JNK1 and JNK2 differently regulate IL-12 production in THP-1 macrophage cells

Department of Medicine and Molecular Science, Gunma University Graduate School of Medicine, Maebashi, Japan.
Cytokine (Impact Factor: 2.66). 08/2010; 51(2):127-31. DOI: 10.1016/j.cyto.2010.04.002
Source: PubMed


Macrophages play a key role in initiating the innate responses to infection by secreting cytokines such as interleukin-12 (IL-12). This study defined the distinct regulation of lipopolysaccharide (LPS)-mediated IL-12 production by c-jun NH(2)-terminal kinase (JNK)1 and JNK2 isoforms in human macrophages. Knockdown of JNK1 and JNK2 by small interference RNA (siRNA) reduced and enhanced LPS-induced IL-12 p40 production in THP-1 macrophage cells, respectively. The simultaneous knockdown of JNK1 and JNK2 augmented LPS-induced IL-12 production as well as a specific JNK inhibitor. In addition, transfection of siRNA against phosphoinositide 3-kinase (PI3K) p110beta attenuated LPS-induced IL-12 production and JNK1 phosphorylation, while not affecting JNK2 phosphorylation.
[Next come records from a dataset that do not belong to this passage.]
<file path="config.mk">
export PLATFORM = sky130hd
export DESIGN_NAME = ethernet_inet_checksum_engine
export DESIGN_NICKNAME = d
export VERILOG_FILES = /design/src/rtl/eth_csum_pkg.sv /design/src/rtl/ethernet_csum_fold.sv /design/src/rtl/ethernet_inet_checksum_engine.sv
export SDC_FILE = /design/constraint.sdc
export NUM_CORES = 1
export LEC_CHECK = 0
export BUFFER_PORTS_ARGS = -buffer_cell sky130_fd_sc_hd__buf_2
export CAP_MARGIN = 0
export CELL_PAD_IN_SITES_DETAIL_PLACEMENT = 1
export CELL_PAD_IN_SITES_GLOBAL_PLACEMENT = 2
export CORE_ASPECT_RATIO = 1.2
export CORE_MARGIN = 8
export CORE_UTILIZATION = 24
export CTS_BUF_LIST = sky130_fd_sc_hd__clkbuf_4 sky130_fd_sc_hd__clkbuf_8 sky130_fd_sc_hd__clkbuf_16
export DETAILED_ROUTE_END_ITERATION = 12
export PLACE_DENSITY_LB_ADDON = 0.15
export SYNTH_ARGS = -nofsm -noshare
export SYNTH_HDL_FRONTEND = slang
export SYNTH_SLANG_ARGS = --single-unit
</file>
<file path="constraint.sdc">
create_clock -name i_clk -period 13.9 [get_ports i_clk]
set_input_delay 2.78 -clock i_clk [delete_from_list [all_inputs] [get_ports i_clk]]
set_output_delay 2.78 -clock i_clk [all_outputs]
set_load 0.01 [all_outputs]
</file>
<file path="src/rtl/eth_csum_pkg.sv">
// eth_csum_pkg: shared state type and ones-complement helpers for the checksum engine
package eth_csum_pkg;
  localparam int CSUM_W = 16;
  typedef enum logic {IDLE, ACCUM} state_t;
  // Add two values of the given width with end-around carry; operands must fit in width bits.
  function automatic logic [63:0] ones_add(input logic [63:0] a, input logic [63:0] b, input int width);
    logic [64:0] s;
    logic [64:0] c;
    logic [63:0] m;
    m = (width >= 64) ? '1 : (64'd1 << width) - 64'd1;
    s = {1'b0, a} + {1'b0, b};
    c = s >> width;
    return 64'((s & {1'b0, m}) + c);
  endfunction
  // One fold step: low 16 bits plus everything above them.
  function automatic logic [63:0] fold16(input logic [63:0] acc);
    return {48'd0, acc[CSUM_W-1:0]} + (acc >> CSUM_W);
  endfunction
endpackage

</file>
<file path="src/rtl/ethernet_csum_fold.sv">
// ethernet_csum_fold: capture, two-stage fold and invert of a finished frame sum
module ethernet_csum_fold
  import eth_csum_pkg::*;
#(
  parameter int ACC_W = 32
) (
  input  logic             i_clk,
  input  logic             i_reset,
  input  logic             i_vld,
  input  logic             i_en,
  input  logic             i_err,
  input  logic [ACC_W-1:0] i_acc,
  output logic [15:0]      o_csum,
  output logic             o_csum_valid,
  output logic             o_csum_ok,
  output logic             o_start_err
);
  logic [ACC_W-1:0] acc_q, s1_q, s1_d;
  logic [15:0] s2_q, s2_d, csum_q;
  logic [1:0] sb0_q, sb1_q, sb2_q;
  logic valid_q, ok_q, err_q;
  // Fold arithmetic between pipeline registers.
  always_comb begin
    s1_d = ACC_W'(fold16(64'(acc_q)));
    s2_d = 16'(fold16(64'(s1_q)));
  end
  // Sideband {result strobe, start error strobe} travels alongside the data.
  always_ff @(posedge i_clk) begin
    if (i_reset) begin
      acc_q <= '0;
      s1_q <= '0;
      s2_q <= '0;
      sb0_q <= '0;
      sb1_q <= '0;
      sb2_q <= '0;
      csum_q <= '0;
      valid_q <= 1'b0;
      ok_q <= 1'b0;
      err_q <= 1'b0;
    end else begin
      acc_q <= i_acc;
      sb0_q <= {i_vld & i_en & ~i_err, i_vld & i_err};
      s1_q <= s1_d;
      sb1_q <= sb0_q;
      s2_q <= s2_d;
      sb2_q <= sb1_q;
      valid_q <= sb2_q[1];
      err_q <= sb2_q[0];
      csum_q <= sb2_q[1] ? ~s2_q : csum_q;
      ok_q <= sb2_q[1] ? (s2_q == 16'hFFFF) : ok_q;
    end
  end
  assign o_csum = csum_q;
  assign o_csum_valid = valid_q;
  assign o_csum_ok = ok_q;
  assign o_start_err = err_q;
endmodule

</file>
<file path="src/rtl/ethernet_inet_checksum_engine.sv">
// ethernet_inet_checksum_engine: RFC 1071 checksum tap on an AXI-Stream receive bus
module ethernet_inet_checksum_engine
  import eth_csum_pkg::*;
#(
  parameter int DATA_W = 64,
  parameter int ACC_W  = 32,
  parameter int OFS_W  = 14
) (
  input  logic                  i_clk,
  input  logic                  i_reset,
  input  logic                  i_rx_axis_tvalid,
  input  logic [DATA_W-1:0]     i_rx_axis_tdata,
  input  logic [DATA_W/8-1:0]   i_rx_axis_tkeep,
  input  logic                  i_rx_axis_tlast,
  input  logic [OFS_W-1:0]      i_csum_start,
  input  logic [ACC_W-1:0]      i_seed,
  input  logic                  i_seed_valid,
  input  logic                  i_frame_en,
  output logic [15:0]           o_csum,
  output logic                  o_csum_valid,
  output logic                  o_csum_ok,
  output logic                  o_start_err
);
  localparam int KEEP_W = DATA_W / 8;
  localparam int NW = DATA_W / 16;
  state_t state_q, state_d;
  logic [ACC_W-1:0] acc_q, acc_d, seed_q, seed_d, cur_seed, bsum, nsum, total;
  logic [31:0] pos_q, pos_d, cur_pos;
  logic [OFS_W-1:0] start_q, start_d, cur_start;
  logic [KEEP_W-1:0] lane_en;
  logic first;
  // Per-beat byte selection, word summing and next-state; the first beat of a frame ignores held state.
  always_comb begin
    first = state_q == IDLE;
    cur_start = first ? i_csum_start : start_q;
    cur_pos = first ? '0 : pos_q;
    cur_seed = i_seed_valid ? i_seed : (first ? '0 : seed_q);
    lane_en = '0;
    for (int k = 0; k < KEEP_W; k++) lane_en[k] = i_rx_axis_tkeep[k] && (cur_pos + 32'(k) >= 32'(cur_start));
    bsum = '0;
    for (int j = 0; j < NW; j++)
      bsum = ACC_W'(ones_add(64'(bsum), {48'd0, lane_en[2*j] ? i_rx_axis_tdata[16*j +: 8] : 8'h00,
                                         lane_en[2*j+1] ? i_rx_axis_tdata[16*j+8 +: 8] : 8'h00}, ACC_W));
    nsum = ACC_W'(ones_add(first ? 64'd0 : 64'(acc_q), 64'(bsum), ACC_W));
    total = ACC_W'(ones_add(64'(nsum), 64'(cur_seed), ACC_W));
    state_d = i_rx_axis_tvalid ? (i_rx_axis_tlast ? IDLE : ACCUM) : state_q;
    acc_d = i_rx_axis_tvalid ? nsum : acc_q;
    pos_d = i_rx_axis_tvalid ? cur_pos + 32'(KEEP_W) : pos_q;
    start_d = i_rx_axis_tvalid ? cur_start : start_q;
    seed_d = i_rx_axis_tvalid ? cur_seed : seed_q;
  end
  // Frame accumulator state.
  always_ff @(posedge i_clk) begin
    if (i_reset) begin
      state_q <= IDLE;
      acc_q <= '0;
      pos_q <= '0;
      start_q <= '0;
      seed_q <= '0;
    end else begin
      state_q <= state_d;
      acc_q <= acc_d;
      pos_q <= pos_d;
      start_q <= start_d;
      seed_q <= seed_d;
    end
  end
  ethernet_csum_fold #(.ACC_W(ACC_W)) u_fold (
    .i_clk        (i_clk),
    .i_reset      (i_reset),
    .i_vld        (i_rx_axis_tvalid & i_rx_axis_tlast),
    .i_en         (i_frame_en),
    .i_err        (cur_start[0]),
    .i_acc        (total),
    .o_csum       (o_csum),
    .o_csum_valid (o_csum_valid),
    .o_csum_ok    (o_csum_ok),
    .o_start_err  (o_start_err)
  );
endmodule

</file>
==> results of run 1 <==
[state kept, by name (all words and copies together) (netlist names), 2 cells and up]
signal and flops:
acc_q 32, pos_q 32, seed_q 32, start_q 14
u_fold.acc_q 32, u_fold.o_csum 16, u_fold.s1_q 17, u_fold.s2_q 16
u_fold.sb0_q 2, u_fold.sb1_q 2, u_fold.sb2_q 2
[cell type report]
type / count / share of cell area
diodes: 1 / 0.0000937
flip-flops and latches: 201 / 0.151
clock inverters: 16 / 0.00839
multi-input cells: 2332 / 0.597
repair buffers: 548 / 0.143
clock buffers: 38 / 0.0306
inverters: 116 / 0.0163
well taps: 1140 / 0.0534
[power groups by stage]
stage / Combinational (W) / Clock, W / Sequential [W]
global route: 0.000316 / 0.000879 / 0.000613
CTS: 0.000285 / 0.000862 / 0.000611
global placement: 0.000278 / 0 / 0.000622
finish: 0.000286 / 0.000821 / 0.000611
detailed placement: 0.000283 / 0 / 0.000623
floorplan: 0.000154 / 0 / 0.000618
[worst max-delay path: cells and delay by family]
family                   cells  cell delay [ns]
buffers and inverters       11             1.49
XOR/XNOR                     1             0.20
AND/OR/NAND/NOR             14             2.93
multiplexers                 1             0.14
AO/OA/AOI/OAI               20             3.50
adder cells (fa/ha/maj)      8             2.79
[placed cells by master (no fill, tap or decap), types with 46 or more instances in the layout]
cell type and count:
nor2_1 307, inv_1 107, a21o_1 50, nand4_1 57, buf_4 402, nor3_1 61
dfxtp_1 200, ha_1 174, xnor2_1 140, and2_1 54, buf_2 139, o21ai_0 131
a21oi_1 177, nand2_1 397, fa_1 46, xor2_1 70, nand3_1 94
[how the worst max path moves through the flow]
stage,to,slack (ns),cells past startpoint
2_1_floorplan,u_fold.acc_q[30]$_SDFF_PP0_,0.02,71
3_3_place_gp,u_fold.acc_q[24]$_SDFF_PP0_,-0.86,54
3_5_place_dp,u_fold.acc_q[30]$_SDFF_PP0_,-0.98,54
4_1_cts,u_fold.acc_q[27]$_SDFF_PP0_,0.03,53
5_1_grt,u_fold.acc_q[27]$_SDFF_PP0_,-0.14,53
6_report,u_fold.acc_q[27]$_SDFF_PP0_,0.49,55
[per-layer routing]
metal,up-vias,routed length (um),track usage
li1,10800,-,-
met1,11000,40000,0.223
met2,342,53200,0.397
met3,177,2590,0.0181
met4,2,5230,0.0949
met5,-,11,0
[cell families after synthesis]
family                     share of synthesized area
AOI/OAI and AO/OA                              0.209
xor gates and xnor gates                      0.0903
DFF                                            0.195
adders and majority gates                      0.158
and+or+nand+nor                                0.275
buffers and inverters                         0.0520
muxes                                         0.0215
[stage by stage]
step	total power [W]	util	setup TNS, ns	std cells	setup WS (ns)
floorplan	0.000772	-	0	2805	0.0230
global placement	0.000900	0.294	-18.74	4324	-0.861
detailed placement	0.000907	0.294	-21.85	4324	-0.979
CTS	0.00176	0.307	0	4378	0.0289
global route	0.00181	0.311	-1.35	4391	-0.136
finish	0.00172	0.311	0	4392	0.490
[Yosys cell counts, types with 50 or more instances]
cell type  count  area share
nand4_1       57       0.017
ha_1         183        0.11
a21oi_1      184       0.045
nor2_1       308       0.056
xnor2_1      141       0.060
xor2_1        72       0.031
a21o_1        50       0.018
nand2_1      398       0.072
and2_1        58       0.018
clkbuf_1     108       0.020
inv_1        111       0.020
dfxtp_1      201        0.19
nand3_1       95       0.023
o21ai_0      136       0.033
nor3_1        66       0.016
[timing repair]
action,in CTS,in global routing
resized for setup,14,69
setup buffers,0,12
hold buffers,0,0
gates cloned,0,1
pin swaps,12,39
setup endpoints to repair,22,28
==> results.ini, run 1 <==
[worst_setup_path]
worstPathArrival_ns = 13.87
path_class = primary input to register
crit_fanout = 7
r2r_start = state_q$_SDFFE_PP0P_
rr_worst_depth = 59
startpoint = i_csum_start[13]
crit_slowest_cell = fa_1
slowest_delay_ns = 0.53
crit_path_frequent_cell = buf_4
r2r_end = u_fold.acc_q[27]$_SDFF_PP0_
ff2ff_setup_slack_ns = 0.71
crit_path_start_kind = primary input
required_ns = 14.36
endpoint_kind = register

[logic_synthesis]
syn_nets = 3161
yosysWarnings = 0
synth-seq-cells = 201
mappedNetlistArea_um2 = 20700
synth_edf_count = 0
synth_area_per_cell_um2 = 7.37
synth.distinct_cells = 99
async_flop_share = 0
ys.flop_type = dfxtp_1
synth_cells = 2805
synth-seq-area-share = 0.195

[die]
rows = 118
core_area_um2 = 85800
die_x_um = 284
start_util = 0.241
ios = 143
chipHeight_um = 337
die_area_um2 = 95800

[power]
p_per_area_nw_per_um2 = 64.3
p_int_w = 0.00121
leakage_nw = 11.7
vdd_drop_max_v = 0.0000964
switching_power_w = 0.000513
p_comb_frac = 0.166
swShare = 0.298
p_seq_frac = 0.356
clockPowerShare = 0.478

[sta]
drv_slew = 0
fin_crit_sh = 0.965
rsz0062_at_grt = true
whs_ns = 0.440
hold_viol = 0
max_freq_mhz = 74.6
fin_skew_ns = 0.0182
slew_headroom = 0.246
worst_pin_slew_ns = 1.13
setup_viol = 0
fin_crit_ns = 13.41

[detailed_routing]
wl_per_cell_um = 23.0
postRouteAntennaNets = 0
drt-initial-drc-count = 933
via_per_inst = 5.07
drc_errors = 0
dr.pass1.iters = 5
finalWirelength_um = 101000
dr_total_vias = 22300

[placed_design]
post_dp_cell_area_um2 = 25200
gp_congestion = 0.930
port_buffers = 142
dpl.hpwl_um = 80500

[min_path]
worstHoldPathCells = 1
min_from = u_fold.s2_q[3]$_SDFF_PP0_
hold_end = u_fold.o_csum[3]$_SDFFE_PP0P_
hp-class = register to register

[clock_tree]
cts_inserted_buffers = 29
htree_num_levels = 1
cts.root.buffer_cell = clkbuf_16
clock-sinks = 201
cts_buffer_depth = 3
clkTransAtPathRegs_ns = 0.06
tritoncts = yes
clock_latency_ns = 0.63

[cells_and_area]
nets = 3584
synthToLayoutAreaGrowth_pct = 29.3
multi_input_area_um2 = 16000
drive_above_1_share = 0.224
fill_cells = 10400
seq_area_um2 = 4030
final_area_um2 = 26700

[global_route]
track_usage = 0.205
grt_pass1_vias = 24100
grt_overflow = 0
grt_max_degree = 112
grt_antenna_before_repair = 3
grt_pass1_wl_um = 152000

[flow_run]
max_cap_violations = 0

[run_status]
status = finished, final reports clean

No activity file was read; power rests on OpenSTA's default activity.
==> inputs of run 2 (changes only) <==
--- a/config.mk
+++ b/config.mk
@@ -11,7 +11,7 @@
 export CELL_PAD_IN_SITES_GLOBAL_PLACEMENT = 2
 export CORE_ASPECT_RATIO = 1.2
 export CORE_MARGIN = 8
-export CORE_UTILIZATION = 24
+export CORE_UTILIZATION = 33
 export CTS_BUF_LIST = sky130_fd_sc_hd__clkbuf_4 sky130_fd_sc_hd__clkbuf_8 sky130_fd_sc_hd__clkbuf_16
 export DETAILED_ROUTE_END_ITERATION = 12
 export PLACE_DENSITY_LB_ADDON = 0.15
==> run 2 against run 1 <==
  * Non-clock buffer count fell by 109
  * Count of clock-buffer cells in the layout fell by 1
  * Sequential cell count did not move
  * Fmax down 0.99%
  * Largest cell class unchanged
  * Total power decreased by 5.9%
  * Sequential share of layout area increased by 0.81 points
  * Cell count fell by 9.9%
  * Critical path type unchanged
  * Clock skew up 0.0084 ns
==> results.ini, run 2 (same netlist as run 1, synthesis figures left out) <==
[worst_setup_path]
slowest_delay_ns = 0.55
crit_fanout = 8
path_class = primary input to register
required_ns = 14.32
crit_slowest_cell = fa_1
crit_path_frequent_cell = a21o_1
worstPathArrival_ns = 13.96
r2r_end = u_fold.acc_q[30]$_SDFF_PP0_
rr_worst_depth = 57
ff2ff_setup_slack_ns = 0.56
crit_path_start_kind = primary input
r2r_start = state_q$_SDFFE_PP0P_
endpoint_kind = register

[power]
swShare = 0.301
clockPowerShare = 0.453
p_per_area_nw_per_um2 = 63.8
p_seq_frac = 0.378
leakage_nw = 11.1
p_int_w = 0.00113
vdd_drop_max_v = 0.0000846
switching_power_w = 0.000487
p_comb_frac = 0.169

[sta]
rsz0062_at_grt = true
slew_headroom = 0.210
max_freq_mhz = 73.8
drv_slew = 0
worst_pin_slew_ns = 1.17
hold_viol = 0
setup_viol = 0
final.setup.tns_ns = 0
whs_ns = 0.439
fin_crit_ns = 13.54
setup_ws_ns = 0.356
fin_crit_sh = 0.974
fin_skew_ns = 0.0266

[clock_tree]
clkTransAtPathRegs_ns = 0.06
clock-sinks = 201
cts.root.buffer_cell = clkbuf_16
tritoncts = yes
cts_buffer_depth = 3
ctsHoldBuffers = 0
cts_inserted_buffers = 28
htree_num_levels = 1
clock_latency_ns = 0.60

[global_route]
grt.busiest_layer = met2
gr-usage-met2 = 0.485
grt_use_met1 = 0.271
met3_usage = 0.0236
grt_pass1_wl_um = 143000
track_usage = 0.255
grt_antenna_before_repair = 0
grt_pass1_vias = 23900
grt_overflow = 0
grt_max_degree = 128

[cells_and_area]
final_common_cell = nand2_1
diodes = 0
final_cell_mix = 397 x nand2_1, 307 x nor2_1, 292 x buf_4
nets = 3474
fill_cells = 7754
drive_above_1_share = 0.195
fin_util = 0.409
synthToLayoutAreaGrowth_pct = 22.7

[min_path]
hold_end = u_fold.o_csum[4]$_SDFFE_PP0P_
worstHoldPathCells = 1
hp-class = register to register
min_from = u_fold.s2_q[4]$_SDFF_PP0_

[detailed_routing]
drt-initial-drc-count = 1042
drc_errors = 0
dr.pass1.iters = 5
dr_total_vias = 22200
finalWirelength_um = 93800
postRouteAntennaNets = 0
via_per_inst = 5.62
wl_per_cell_um = 23.7

[placed_design]
port_buffers = 142
gp_congestion = 0.962
place_ws_ns = -0.775
dpl.hpwl_um = 74900

[die]
core_area_um2 = 61900
ios = 143
chipHeight_um = 290
die_x_um = 244
die_area_um2 = 70900
start_util = 0.334
rows = 100

[flow_run]
max_cap_violations = 0

[run_status]
status = finished, final reports clean

[run 2: what timing repair did]
item                                    CTS  global route
cloned                                    0             1
buffers inserted                          0             7
pin swaps                                 0            57
gates resized for setup                   4            74
endpoints found under the setup margin   19            30
[run 2: metrics by stage]
step	std cells	total power, W	area [um^2]
floorplan	2805	0.000772	20700
global placement	3896	0.000881	24000
detailed placement	3896	0.000890	24000
CTS	3948	0.00164	24900
global route	3956	0.00169	25300
finish	3956	0.00162	25300
[run 2: worst max-delay path, delay by kind of cell]
family                   cells  cell delay, ns
buffers and inverters        5            0.44
adder cells (fa/ha/maj)     10            3.14
multiplexers                 1            0.19
AO/OA/AOI/OAI               21            3.91
AND/OR/NAND/NOR             17            3.51
[run 2: cell type report]
| cell class | instances | area, um^2 | area share |
|---|---|---|---|
| multi-input cells | 2332 | 15900 | 0.629 |
| flip-flops and latches | 201 | 4030 | 0.159 |
| repair buffers | 439 | 3000 | 0.118 |
| well taps | 816 | 1020 | 0.0403 |
| clock buffers | 37 | 800 | 0.0315 |
| inverters | 116 | 435 | 0.0172 |
| clock inverters | 15 | 134 | 0.00528 |
[run 2: per-layer routing]
| metal | vias to the layer above | wire length, um |
|---|---|---|
| met4 | 0 | 6070 |
| met1 | 11000 | 35900 |
| met3 | 220 | 2850 |
| met2 | 475 | 49000 |
| li1 | 10600 | - |
| met5 | - | 0 |
[run 2: worst max-delay path by stage]
stage                         startpoint                     endpoint  slack (ns)  cells after the start
floorplan           state_q$_SDFFE_PP0P_  u_fold.acc_q[30]$_SDFF_PP0_        0.02                     71
global placement         i_csum_start[9]  u_fold.acc_q[28]$_SDFF_PP0_       -0.59                     54
detailed placement       i_csum_start[9]  u_fold.acc_q[30]$_SDFF_PP0_       -0.77                     54
CTS                      i_csum_start[9]  u_fold.acc_q[30]$_SDFF_PP0_        0.01                     54
global route            i_csum_start[10]  u_fold.acc_q[28]$_SDFF_PP0_       -0.20                     53
finish                   i_csum_start[0]  u_fold.acc_q[30]$_SDFF_PP0_        0.36                     54
[run 2: power by group through the flow]
stage	Sequential [W]	Clock [W]	Combinational (W)
finish	0.000611	0.000733	0.000273
global route	0.000613	0.000781	0.000300
global placement	0.000623	0	0.000258
detailed placement	0.000624	0	0.000266
floorplan	0.000618	0	0.000154
CTS	0.000611	0.000758	0.000268
==> inputs of run 3 (changes only) <==
--- a/config.mk
+++ b/config.mk
@@ -10,11 +10,11 @@
 export CELL_PAD_IN_SITES_DETAIL_PLACEMENT = 1
 export CELL_PAD_IN_SITES_GLOBAL_PLACEMENT = 2
 export CORE_ASPECT_RATIO = 1.2
-export CORE_MARGIN = 8
 export CORE_UTILIZATION = 33
 export CTS_BUF_LIST = sky130_fd_sc_hd__clkbuf_4 sky130_fd_sc_hd__clkbuf_8 sky130_fd_sc_hd__clkbuf_16
 export DETAILED_ROUTE_END_ITERATION = 12
 export PLACE_DENSITY_LB_ADDON = 0.15
+export SETUP_SLACK_MARGIN = 0.5
 export SYNTH_ARGS = -nofsm -noshare
 export SYNTH_HDL_FRONTEND = slang
 export SYNTH_SLANG_ARGS = --single-unit
==> run 3 against run 2 <==
  * Routed wire length down 2.0%
  * Clock skew decreased by 0.010 ns
  * Critical path depth up 1
  * Via count shrank 0.40%
  * Cell count rose by 0.30%
  * Core utilization increased by 0.73 points
  * Total power fell by 0.73%
  * Clock power down 2%
  * Global-route usage rose by 3.1 points
  * Largest cell class unchanged
  * Largest power group unchanged
  * Highest routed layer unchanged
==> results.ini, run 3 (same netlist as run 1, synthesis figures left out) <==
[die]
die_x_um = 230
ios = 143
start_util = 0.334
core_area_um2 = 61900
die_area_um2 = 63600
rows = 100
chipHeight_um = 276

[power]
swShare = 0.298
switching_power_w = 0.000479
leakage_nw = 11.3
p_per_area_nw_per_um2 = 62.2
vdd_drop_max_v = 0.0000769
p_seq_frac = 0.381
clockPowerShare = 0.448
p_int_w = 0.00113
p_comb_frac = 0.171

[clock_tree]
cts_inserted_buffers = 26
tritoncts = yes
htree_num_levels = 1
cts_buffer_depth = 3
clock-sinks = 201
ctsHoldBuffers = 0
clkTransAtPathRegs_ns = 0.06
cts.root.buffer_cell = clkbuf_16
clock_latency_ns = 0.59

[worst_setup_path]
crit_slowest_cell = fa_2
slowest_delay_ns = 0.59
startpoint = i_csum_start[9]
worstPathArrival_ns = 14.03
required_ns = 14.33
crit_path_frequent_cell = buf_4
crit_fanout = 5
path_class = primary input to register
r2r_start = state_q$_SDFFE_PP0P_
crit_path_start_kind = primary input
rr_worst_depth = 55
endpoint_kind = register

[cells_and_area]
final_area_um2 = 25800
seq_area_um2 = 4030
drive_above_1_share = 0.212
nets = 3489
final_cell_mix = 396 x nand2_1, 305 x nor2_1, 304 x buf_4
synthToLayoutAreaGrowth_pct = 24.8
fill_cells = 7641
diodes = 0
finalNonFillerCells = 3968
final_common_cell = nand2_1
multi_input_area_um2 = 16300
fin_util = 0.416

[sta]
slew_headroom = 0.243
fin_skew_ns = 0.0162
max_freq_mhz = 73.5
hold_viol = 0
fin_crit_ns = 13.60
rsz0062_at_grt = true
worst_pin_slew_ns = 1.12
final.setup.tns_ns = 0
setup_ws_ns = 0.303
drv_slew = 0
setup_viol = 0
fin_crit_sh = 0.978

[placed_design]
port_buffers = 142
place_inst = 3886
gp_congestion = 0.964
place_ws_ns = -0.902
post_dp_cell_area_um2 = 24000
dpl.hpwl_um = 73500

[global_route]
grt_pass1_vias = 23700
gr-usage-met2 = 0.536
track_usage = 0.286
grt_antenna_before_repair = 0
grt.busiest_layer = met2
grt_pass1_wl_um = 141000
met3_usage = 0.0254
grt_use_met1 = 0.314
grt_max_degree = 86
grt_overflow = 0

[detailed_routing]
drt-initial-drc-count = 990
wl_per_cell_um = 23.2
via_per_inst = 5.58
drc_errors = 0
postRouteAntennaNets = 0
finalWirelength_um = 92000
dr.pass1.iters = 5
dr_total_vias = 22200

[min_path]
worstHoldPathCells = 1
hp-class = register to register
min_from = u_fold.s2_q[6]$_SDFF_PP0_

[run_status]
status = finished, final reports clean

[flow_run]
max_cap_violations = 0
These findings indicate that JNK1- and JNK2-mediated signaling plays a positive and a negative role, respectively, in LPS-induced IL-12 production and PI3K p110beta controls LPS-induced JNK1 activation, not JNK2 activation, resulting in the positive regulation of IL-12 production in THP-1 macrophage cells.